An inspection would give a lay person some peace of mind, perhaps. The windows work, the stove works, there are no visible plumbing leaks, there is no visible roof leak, there are no visible termite infestations, at least as far as what the inspector saw or checked. What about the front left corner, where the wood studs of the exterior wall are eaten away, yet the wall is intact, since it is non-load bearing. Will that be a problem? Maybe one day, it will.
Does the inspector of your property have these two things? 1) Errors and omissions insurance, sufficient to cover what he has mistaken or left out of his report? Is it a sufficient amount to protect you and your investment? 2) Insurance to cover damage done to the home or his suffering an accident on the property?

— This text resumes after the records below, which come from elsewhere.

Source: an optimization exercise on an open RTL-to-GDS flow (aim: small area, a short achievable clock period and few clock cycles per item). Production flows keep margins and buffers that such runs may drop.
In this exercise RTL edits were held to simulation tests only and were not proved equivalent to the original.
No activity file was given, so power comes from the tool's default toggle rates.

Setup of wip/willow:
==> flow/design.v (excerpt) <==
module mnet_rxv (
    input  wire        clk,
    input  wire        rst,
    input  wire        key_wr,
    input  wire [2:0]  key_len,
    input  wire [47:0] key_data,
    input  wire        line_rx_valid,
    output wire        line_rx_ready,
    input  wire [7:0]  line_rx_data,
    input  wire        rx_obf,
    output wire        resp_valid,
    input  wire        resp_ready,
    output wire [7:0]  resp_data,
    output wire        resp_last
);
    localparam NB = 16;           
    localparam NS = 17;           
    localparam QD = 8;            
    localparam QA = 3;            
    localparam Q_OK  = 2'd0,
               Q_CRC = 2'd1,
               Q_BAD = 2'd2;
    integer k;
    genvar gb;
    reg [47:0] key;
    reg [2:0]  klen;
    always @(posedge clk) begin
        if (rst) begin
            klen <= 3'd0;
        end else if (key_wr && key_len >= 3'd3 && key_len <= 3'd6) begin
            klen <= key_len;
            key  <= key_data;
        end
    end
    reg       rdy_q;
    reg       i_v, s_v;
    reg [7:0] i_d, s_d;
    reg       i_o, s_o;
    reg       i_ff, i_01, i_04, i_00;
    wire      acc = line_rx_valid && rdy_q;
    wire      consume;
    assign line_rx_ready = rdy_q;
    wire [7:0] n_d = s_v ? s_d : line_rx_data;
    wire       n_o = s_v ? s_o : rx_obf;
    always @(posedge clk) begin
        if (rst) begin
            i_v   <= 1'b0;
            s_v   <= 1'b0;
            rdy_q <= 1'b0;
        end else begin
            if (!i_v || consume) begin
                i_d  <= n_d;
                i_o  <= n_o;
                i_ff <= (n_d == 8'hFF);
                i_01 <= (n_d == 8'h01);
                i_04 <= (n_d == 8'h04);
                i_00 <= (n_d == 8'h00);
                i_v  <= s_v || acc;
                s_v  <= s_v && acc;
            end else begin
                if (acc) s_v <= 1'b1;
            end
  ...
For scale: roughly 4200 cells after synthesis, about 2600 flip-flops, about 64000 um2 of cells after synthesis.
export LEC_CHECK = 0
export ABC_CLOCK_PERIOD_IN_PS = 2400
export CAP_MARGIN = 20
export CORE_MARGIN = 2
export CORE_UTILIZATION = 65
export CTS_CLUSTER_DIAMETER = 100
export CTS_CLUSTER_SIZE = 30
export SETUP_SLACK_MARGIN = 2.65
export SLEW_MARGIN = 20
create_clock -name core_clock -period 5.0 [get_ports {clk}]
run.sh (not shown) runs the stock make flow with config.mk's settings and CLKGATE_MAP_FILE= SYNTH_SCRIPT=/design/flow/synth_recipe.tcl, a recipe that flattens the netlist after the stock synthesis.
wip/willow has completed all stages; timing, DRC and antenna checks passed.
Testbench counts of wip/willow, summed over its fixed seeds: cycles 16,123, items 192.
From an optimization exercise on the open Yosys and OpenROAD flow, aimed at small area, a short achievable clock period and few clock cycles; shortcuts taken in it are not production practice.
RTL that was checked went through simulation tests only; none was proved equivalent to the original.
Power and IR drop assume default switching activity.

==> run a: inputs <==
==> flow/design.v <==
module fcb_bin (
    input  wire        clk,
    input  wire        rst,
    input  wire [31:0] cfg_pre,
    input  wire [1:0]  cfg_pre_len,
    input  wire [1:0]  cfg_hdr_n,
    input  wire        cfg_hdr_be,
    input  wire [1:0]  cfg_len_idx,
    input  wire        cfg_ck_crc,
    input  wire [2:0]  cfg_ck_size,
    input  wire        cfg_ck_be,
    input  wire [15:0] cfg_qmax,
    input  wire        in_valid,
    input  wire [7:0]  in_data,
    output wire        in_ready,
    output reg         ev_valid,
    output reg  [1:0]  ev_type,
    output wire [31:0] ev_val,
    output wire [15:0] ev_calc,
    output wire [16:0] ev_len
);
    localparam [1:0] EV_MSG = 2'd0, EV_CKMIS = 2'd1, EV_LENERR = 2'd2, EV_OVF = 2'd3;
    localparam [1:0] S_SEARCH = 2'd0, S_HDR = 2'd1, S_PAY = 2'd2, S_TRL = 2'd3;
    reg [1:0]  q_k1;        
    reg [1:0]  q_n1;        
    reg [1:0]  q_m;         
    reg        q_hbe;
    always @(posedge clk) begin
        q_m    <= cfg_hdr_n - cfg_len_idx;
        q_hbe  <= cfg_hdr_be;
        q_k1   <= cfg_pre_len;
        q_n1   <= cfg_hdr_n;
    end
    wire [4:0] q_kh1 = {{1'b0, q_n1} + 3'd1, q_k1};    
    reg  [7:0]  sr [0:11];     
    reg  [1:0]  st;
    reg  [16:0] len;           
    reg         emp;           
    reg  [2:0]  pm;            
    reg  [15:0] mf;            
    wire [15:0] crc = {sr[9], sr[8]};
    reg  [31:0] w;
    reg         trl_mis;       
    assign ev_val  = w;
    assign ev_calc = crc;
    assign ev_len  = len;
    function [15:0] crc_byte(input [15:0] c, input [7:0] d);
        integer b;
        reg [15:0] t;
        begin
            t = c ^ {d, 8'h00};
            for (b = 0; b < 8; b = b + 1)
                t = t[15] ? ((t << 1) ^ 16'h1021) : (t << 1);
            crc_byte = t;
        end
    endfunction
    wire [16:0] len_n = emp ? 17'd1 : len + 17'd1;
    wire        ovf   = !emp && (len[15:0] == cfg_qmax);
    reg        rdy;            
    wire       take = in_valid & rdy;
    assign in_ready = rdy;
    reg        acc;            
    reg  [3:0] eq;             
    wire [3:0] eq_in = {in_data == cfg_pre[31:24], in_data == cfg_pre[23:16],
                        in_data == cfg_pre[15:8],  in_data == cfg_pre[7:0]};
    wire [7:0] cur = sr[0];
    reg mt;
    always @(*) begin
        case (q_k1)
            2'd0: mt = eq[0];
            2'd1: mt = pm[0] & eq[1];
            2'd2: mt = pm[1] & eq[2];
            default: mt = pm[2] & eq[3];
        endcase
    end
    wire [31:0] ps = w;
    wire        ps_zero = ~|ps[30:0];
    wire        rem_one = (w[15:0] == 16'd1) && ~|w[30:16];
    wire        trl_one = (w[18:16] == 3'd1);
    wire        trl_hi  = cfg_ck_be ^ w[16];           
    wire        trl_neq = cur != (trl_hi ? crc[15:8] : crc[7:0]);
    reg hdr_done;
    always @(*) begin
        case (q_n1)
            2'd0: hdr_done = mf[3];
            2'd1: hdr_done = mf[7];
            2'd2: hdr_done = mf[11];
            default: hdr_done = mf[15];
        endcase
    end
    reg fany;
    always @(*) begin
        case (q_n1)
            2'd0: fany = mt | (|mf[2:0]);
            2'd1: fany = mt | (|mf[6:0]);
            2'd2: fany = mt | (|mf[10:0]);
            default: fany = mt | (|mf[14:0]);
        endcase
    end
    reg  [1:0]  st_n;
    reg  [16:0] len_d;
    reg         emp_d;
    reg  [2:0]  pm_d;
    reg  [15:0] mf_d;
    reg         ev_d;
    reg  [1:0]  evt_d;
    reg         hold_w;        
    always @(*) begin
        st_n   = st;
        len_d  = len;
        emp_d  = emp;
        pm_d   = pm;
        mf_d   = mf;
        ev_d   = 1'b0;
        evt_d  = ev_type;
        hold_w = (st == S_PAY) || (st == S_TRL);
        if (acc) begin
            mf_d  = {mf[14:0], mt};
            pm_d  = {pm[1:0] & eq[2:1], eq[0]};
            len_d = len_n;
            emp_d = 1'b0;
            if (ovf) begin
                ev_d  = 1'b1;
                evt_d = EV_OVF;
                emp_d = 1'b1;
                pm_d  = 3'd0;
                mf_d  = 16'd0;
                st_n  = S_SEARCH;
                if (st == S_HDR && hdr_done)
                    hold_w = 1'b1;
            end else begin
                case (st)
                    S_SEARCH: if (mt) begin
                        len_d = {15'd0, q_k1} + 17'd1;
                        st_n  = S_HDR;
                    end
                    S_HDR: if (hdr_done) begin
                        hold_w = 1'b1;
                        if (ps[31]) begin
                            ev_d  = 1'b1;
                            evt_d = EV_LENERR;
                            if (fany) begin
                                len_d = 17'd0;
                                st_n  = S_HDR;
                            end else begin
                                len_d = {12'd0, q_kh1};
                                st_n  = S_SEARCH;
                            end
                        end else begin
                            len_d = {12'd0, q_kh1} + 17'd1;
                            if (!ps_zero)
                                st_n = S_PAY;
                            else if (cfg_ck_size != 3'd0)
                                st_n = S_TRL;
                            else begin
                                ev_d  = 1'b1;
                                evt_d = EV_MSG;
                                emp_d = 1'b1;
                                pm_d  = 3'd0;
                                mf_d  = 16'd0;
                                st_n  = S_SEARCH;
                            end
                        end
                    end
                    S_PAY: if (rem_one) begin
                        if (cfg_ck_size != 3'd0)
                            st_n = S_TRL;
                        else begin
                            ev_d  = 1'b1;
                            evt_d = EV_MSG;
                            emp_d = 1'b1;
                            pm_d  = 3'd0;
                            mf_d  = 16'd0;
                            st_n  = S_SEARCH;
                        end
                    end
                    default: if (trl_one) begin  
                        ev_d  = 1'b1;
                        evt_d = (cfg_ck_crc && (trl_mis || trl_neq)) ? EV_CKMIS : EV_MSG;
                        emp_d = 1'b1;
                        pm_d  = 3'd0;
                        mf_d  = 16'd0;
                        st_n  = S_SEARCH;
                    end
                endcase
            end
        end
    end
    reg c_done, c_other;
    always @(*) begin
        case (q_n1)
            2'd0: begin
                c_done  = mf[2] | mf[3];
                c_other = mt | mf[0] | mf[1] | (~acc & mf[2]) | eq_in[q_k1];
            end
            2'd1: begin
                c_done  = mf[6] | mf[7];
                c_other = mt | (|mf[5:0]) | (~acc & mf[6]);
            end
            2'd2: begin
                c_done  = mf[10] | mf[11];
                c_other = mt | (|mf[9:0]) | (~acc & mf[10]);
            end
            default: begin
                c_done  = mf[14] | mf[15];
                c_other = mt | (|mf[13:0]) | (~acc & mf[14]);
            end
        endcase
    end
    wire stall_d = take & (st == S_HDR) & c_done & c_other;
    always @(posedge clk) begin
        if (st == S_TRL && acc)
            trl_mis <= trl_neq;
        if (acc && st == S_PAY) begin
            w[15:0] <= w[15:0] - 16'd1;
            if (rem_one)
                w[31:16] <= {13'd0, cfg_ck_size};
        end else if (acc && st == S_TRL) begin
            w[18:16] <= w[18:16] - 3'd1;
            if (trl_hi) w[15:8] <= cur;
            else        w[7:0]  <= cur;
        end else if (acc && st == S_HDR && hdr_done && !ovf && !ps[31] && ps_zero)
            w[31:16] <= {13'd0, cfg_ck_size};
        else if (take && !hold_w) begin
            case (q_m)
                2'd0: w <= q_hbe ? {w[23:0], in_data} : {in_data, w[31:8]};
                2'd1: w <= q_hbe ? {w[23:0], sr[3]}   : {sr[3], w[31:8]};
                2'd2: w <= q_hbe ? {w[23:0], sr[7]}   : {sr[7], w[31:8]};
                default: w <= q_hbe ? {w[23:0], sr[11]} : {sr[11], w[31:8]};
            endcase
        end
        if (rst) begin
            st       <= S_SEARCH;
            len      <= 17'd0;
            emp      <= 1'b1;
            pm       <= 3'd0;
            mf       <= 16'd0;
            ev_valid <= 1'b0;
            rdy      <= 1'b1;
        end else begin
            st       <= st_n;
            len      <= len_d;
            emp      <= emp_d;
            pm       <= pm_d;
            mf       <= mf_d;
            ev_valid <= ev_d;
            ev_type  <= evt_d;
            rdy      <= ~stall_d;
        end
    end
    integer i;
    always @(posedge clk) begin
        acc <= take & ~rst;
        for (i = 0; i < 4; i = i + 1)
            eq[i] <= eq_in[i];
        if (take) begin
            sr[0] <= in_data;
            for (i = 1; i < 12; i = i + 1)
                if (i != 8 && i != 9)
                    sr[i] <= sr[i-1];
        end
        if (st == S_PAY || st == S_TRL) begin
            if (acc && st == S_PAY)
                {sr[9], sr[8]} <= crc_byte(crc, cur);
        end else if (acc && st == S_HDR && hdr_done && !ps[31])
            {sr[9], sr[8]} <= 16'h0000;
        else if (take) begin
            sr[8] <= sr[7];
            sr[9] <= sr[8];
        end
    end
endmodule
This is an optimization exercise on Yosys and OpenROAD, whose aim is small area, not a production implementation.
Function was checked by simulation only, so behaviour that the tests miss may differ from the original.
The flow treats the clock pin as an ideal source, which a real chip does not have.
No activity file was given, so power comes from the tool's default toggle rates.

## design/flow/config.mk

```make
export PLATFORM = sky130hd
export DESIGN_NAME = teatime_tpb
export DESIGN_NICKNAME = teatime_tpb
export VERILOG_FILES = /design/flow/design.v
export SDC_FILE = /design/flow/constraint.sdc
export NUM_CORES = 4
export LEC_CHECK = 0
export CAP_MARGIN = 20
export CORE_MARGIN = 2
export CORE_UTILIZATION = 78
export GPL_TIMING_DRIVEN = 0
export SLEW_MARGIN = 20
```

## design/flow/constraint.sdc

```tcl
create_clock -name core_clock -period 10.0 [get_ports {clk}]
set_input_delay 2.0000 -clock core_clock [delete_from_list [all_inputs] [get_ports {clk}]]
set_output_delay 2.0000 -clock core_clock [all_outputs]
set_load 0.01 [all_outputs]
```
Context: an optimization exercise on an open-source flow, tuned for small area. The choices shown serve that exercise and are no tape-out recipe.
RTL that was checked went through simulation tests only; none was proved equivalent to the original.
No activity file was given, so power comes from the tool's default toggle rates.

== job 101 ==
// bdi_core
module bdi_core #(
  parameter N_CELLS    = 16,
  parameter T_SETTLE   = 4,
  parameter T_ACTION   = 1000,
  parameter T_DEBOUNCE = 4000
) (
  input             clk,
  input             rst,
  input             cmd_valid,
  output            cmd_ready,
  input      [31:0] cmd_word,
  input             btn1_n,
  input             btn2_n,
  output reg        ser,
  output            srclk,
  output            clr_n,
  output            rclk,
  output            oe_n,
  output reg        ind1,
  output reg        ind2,
  output     [2:0]  res,
  output reg [1:0]  ev,
  output            halted,
  output     [2:0]  flt,
  output     [15:0] finfo,
  output     [31:0] fcmd
);
  localparam OP_NOP    = 6'h00, OP_ENC   = 6'h01, OP_DEC    = 6'h02, OP_BSD   = 6'h03,
             OP_LSD    = 6'h04, OP_MAPCLR= 6'h05, OP_MAPU   = 6'h06, OP_MAPD  = 6'h07,
             OP_BUILD  = 6'h08, OP_INIT  = 6'h09, OP_PUSH   = 6'h0A, OP_SAMPLE= 6'h0B,
             OP_IND    = 6'h0C, OP_INDCLR= 6'h0D, OP_WAIT   = 6'h0E, OP_CYCLE = 6'h0F,
             OP_RUN    = 6'h10;
  localparam F_LEN = 3'd1, F_STATE = 3'd2, F_CELL = 3'd3, F_DOT = 3'd4,
             F_NOINIT = 3'd5, F_ILLEGAL = 3'd6;
  localparam S_IDLE   = 4'd0,
             S_EXEC   = 4'd1,
             S_STOP   = 4'd2,    
             S_WAIT   = 4'd3,    
             S_SAMPLE = 4'd4,    
             S_HOLD   = 4'd5,    
             S_COOL   = 4'd6,    
             S_LSTART = 4'd7,    
             S_CLR    = 4'd8,    
             S_REL    = 4'd9,    
             S_SER    = 4'd10,   
  ...
Size: roughly 2500 cells after synthesis, ~21000 um2 of cells after synthesis.
Settings: LEC_CHECK=0, ABC_AREA=1, CAP_MARGIN=20, CORE_MARGIN=2, CORE_UTILIZATION=40, CTS_BUF_LIST=sky130_fd_sc_hd__clkbuf_8, CTS_CLUSTER_DIAMETER=45, CTS_CLUSTER_SIZE=20, SLEW_MARGIN=40; clock period 10.0 ns.
run.sh (not shown) runs the stock make flow with config.mk's settings and CLKGATE_MAP_FILE= SYNTH_SCRIPT=/design/flow/synth_recipe.tcl, a recipe that flattens the netlist after the stock synthesis.
Inputs modified between job 101 and job 102:
-- flow/design.v --
<<< job 101, line 62
  reg [1:0]   s_code;
  reg [191:0] fb;
  reg [11:0] pm_dat [0:15];
  reg [15:0] pm_flag;
  reg [7:0]  hi_min;      
>>> job 102, line 62
  reg [1:0]   s_code;
  reg [191:0] fb;
  reg [191:0] pm_d;       
  reg [15:0] pm_flag;
  reg [7:0]  hi_min;      
<<< job 101, line 99
    bld_v   = 2'd0;
    for (c = 15; c >= 0; c = c - 1)
      if (pm_flag[c] && !pm_dat[c][2]) begin
        bld_bad = 1'b1;
        bld_v   = pm_dat[c][1:0];
      end
  end
>>> job 102, line 99
    bld_v   = 2'd0;
    for (c = 15; c >= 0; c = c - 1)
      if (pm_flag[c] && pm_d[12*c+2]) begin
        bld_bad = 1'b1;
        bld_v   = pm_d[12*c +: 2];
      end
  end
<<< job 101, line 146
  assign fcmd  = halted ? cmd_q : 32'd0;
  wire exec_ok = (st == S_EXEC) && !fault;
  wire        is_mapu = (op == OP_MAPU);
  wire [17:0] mt = is_mapu ? {6{tag}} : cmd_q[17:0];
>>> job 102, line 146
  assign fcmd  = halted ? cmd_q : 32'd0;
  wire exec_ok = (st == S_EXEC) && !fault;
  wire cmd_keep = (st == S_EXEC) || (st == S_STOP);
  wire        is_mapu = (op == OP_MAPU);
  wire [17:0] mt = is_mapu ? {6{tag}} : cmd_q[17:0];
<<< job 101, line 159
    else if (mt[17]) m_v = mt[16:15];
  end
  wire [11:0] m_dat = {mt[16:15], mt[13:12], mt[10:9], mt[7:6], mt[4], mt[3] & ~m_bad, m_v};
  wire map_wr  = exec_ok && (op == OP_MAPU || op == OP_MAPD);
  wire map_clr = rst || (exec_ok && op == OP_MAPCLR);
  wire do_build = exec_ok && (op == OP_BUILD);
>>> job 102, line 160
    else if (mt[17]) m_v = mt[16:15];
  end
  wire [11:0] m_dat = {mt[16:15], mt[13:12], mt[10:9], mt[7:6], mt[4], mt[3] | m_bad, m_v};
  wire map_wr  = exec_ok && !rst && (op == OP_MAPU || op == OP_MAPD);
  wire map_clr = rst || (exec_ok && op == OP_MAPCLR);
  wire do_build = exec_ok && (op == OP_BUILD);
<<< job 101, line 213
  end
  always @(posedge clk) begin
    cmd_q <= ({32{cmd_ready}} & cmd_word) | ({32{~cmd_ready}} & cmd_q);
    cnt   <= cnt_n;
    if (rst) begin
>>> job 102, line 214
  end
  always @(posedge clk) begin
    cmd_q <= ({32{cmd_ready}} & cmd_word) | ({32{cmd_keep}} & cmd_q);
    cnt   <= cnt_n;
    if (rst) begin
<<< job 101, line 323
  wire        nbuild = ~do_build;
  reg  [15:0] we_c, nwe_c, ld_c;
  reg  [11:0] pm_dat_n [0:15];
  reg  [15:0] pm_flag_n;
  reg  [191:0] fb_n;
>>> job 102, line 324
  wire        nbuild = ~do_build;
  reg  [15:0] we_c, nwe_c, ld_c;
  reg  [191:0] pm_d_n;
  reg  [15:0] pm_flag_n;
  reg  [191:0] fb_n;
<<< job 101, line 330
    for (i = 0; i < 16; i = i + 1) begin
      we_c[i]  = map_wr && (cel == i);
      nwe_c[i] = ~we_c[i];
      ld_c[i]  = do_build & ~pm_flag[i];
      pm_dat_n[i]  = ({12{we_c[i]}} & m_dat) | ({12{nwe_c[i]}} & pm_dat[i]);
      pm_dat_n[i][2] = pm_dat_n[i][2] | map_clr;
      pm_flag_n[i] = (we_c[i] & m_bad) | (nwe_c[i] & pm_flag[i]) | map_clr;
      fb_n[12*i +: 12] = ({12{ld_c[i]}} & pm_dat[i]) | ({12{nbuild}} & fb[12*i +: 12]);
    end
  end
  always @(posedge clk) begin
    for (i = 0; i < 16; i = i + 1) pm_dat[i] <= pm_dat_n[i];
    pm_flag <= pm_flag_n;
    fb      <= fb_n;
>>> job 102, line 331
    for (i = 0; i < 16; i = i + 1) begin
      we_c[i]  = map_wr && (cel == i);
      nwe_c[i] = ~we_c[i] & ~map_clr;    
      ld_c[i]  = do_build & ~pm_flag[i];
      pm_d_n[12*i +: 12] = ({12{we_c[i]}} & m_dat) | ({12{nwe_c[i]}} & pm_d[12*i +: 12]);
      pm_flag_n[i] = (we_c[i] & m_bad) | (~we_c[i] & pm_flag[i]) | map_clr;
      fb_n[12*i +: 12] = ({12{ld_c[i]}} & pm_d[12*i +: 12]) | ({12{nbuild}} & fb[12*i +: 12]);
    end
  end
  always @(posedge clk) begin
    pm_d    <= pm_d_n;
    pm_flag <= pm_flag_n;
    fb      <= fb_n;
--- outcome ---
Ratio of final minimum period to clock period delta for job 102 relative to job 101: 3.7 points lower
Parity-gate share of the synthesized area counting xor and xnor cells delta (job 101 -> job 102): insignificant
Looking at first-pass GRT wire length, job 102 sits about 5% above job 101.
Compared with job 101, job 102 shows a total routed wire length on the met1 layer that is 6.6% higher.
Job 101 → job 102: placeable core area moved down, power share of the clock group moved down.
Job 102 against job 101; final weighted congestion in routability-driven placement is up slightly.
Looking at synthesized netlist cell count, job 102 sits 10% above job 101.
Est. power | job 102 vs job 101 | job 102 lower
Job 102 vs. job 101: leakage power summed over all cells went down by 9.7%, fraction of area in multi-input gates went up by 5.0 points.
For job 101, only the layout was checked, not whether the RTL still works.

## afterwards: timing with drivers on the ports
In the flow no input, the clock included, has a driving cell. The finished layouts below were timed again as built, in two steps.
Step 1 sets driving cells, clkbuf_16 on the clock port and buf_2 on the other inputs (assumed; they add their load-dependent delay and slew).
Step 2 times the ports against the registers' clock, not the clock port: input delays grow and output delays shrink by t, the midpoint of the rising clock arrivals with the driver on.
a / b / c = ideal / step 1 / step 2; a / b = the first two.
run	shift t [ns]	setup WS [ns]	worst setup path after step 2	latest minus earliest clock arrival (ns)	slew at the worst register clock pin (ns)
job 101	0.745	3.847 / 3.791 / 4.536	register to output	0.060 / 0.060	0.11 / 0.11
job 102	0.719	4.212 / 4.158 / 4.877	register to output	0.052 / 0.052	0.12 / 0.12
After both steps every run listed still meets setup and hold.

Why Are There State Licenses?
State licenses ostensibly are for the protection of the public from incompetent, negligent, or unscrupulous individuals. We may feel that this is true. Another reason for state licensing includes that the state has control over enforcing building codes, laws, or other legal requirements, should the “professional” not comply and the license can then be revoked or suspended and the board has the legal right to investigate the work of the individual. There can also be fines and lawsuits against licensed individuals.
Public safety and state control are apparently the two main reasons for state licensing.
Do your due diligence and always pay attention. Caveat emptor.
Consult with an attorney or CPA should you have any questions. This is not given as legal advice, but rather is solely for informational purposes.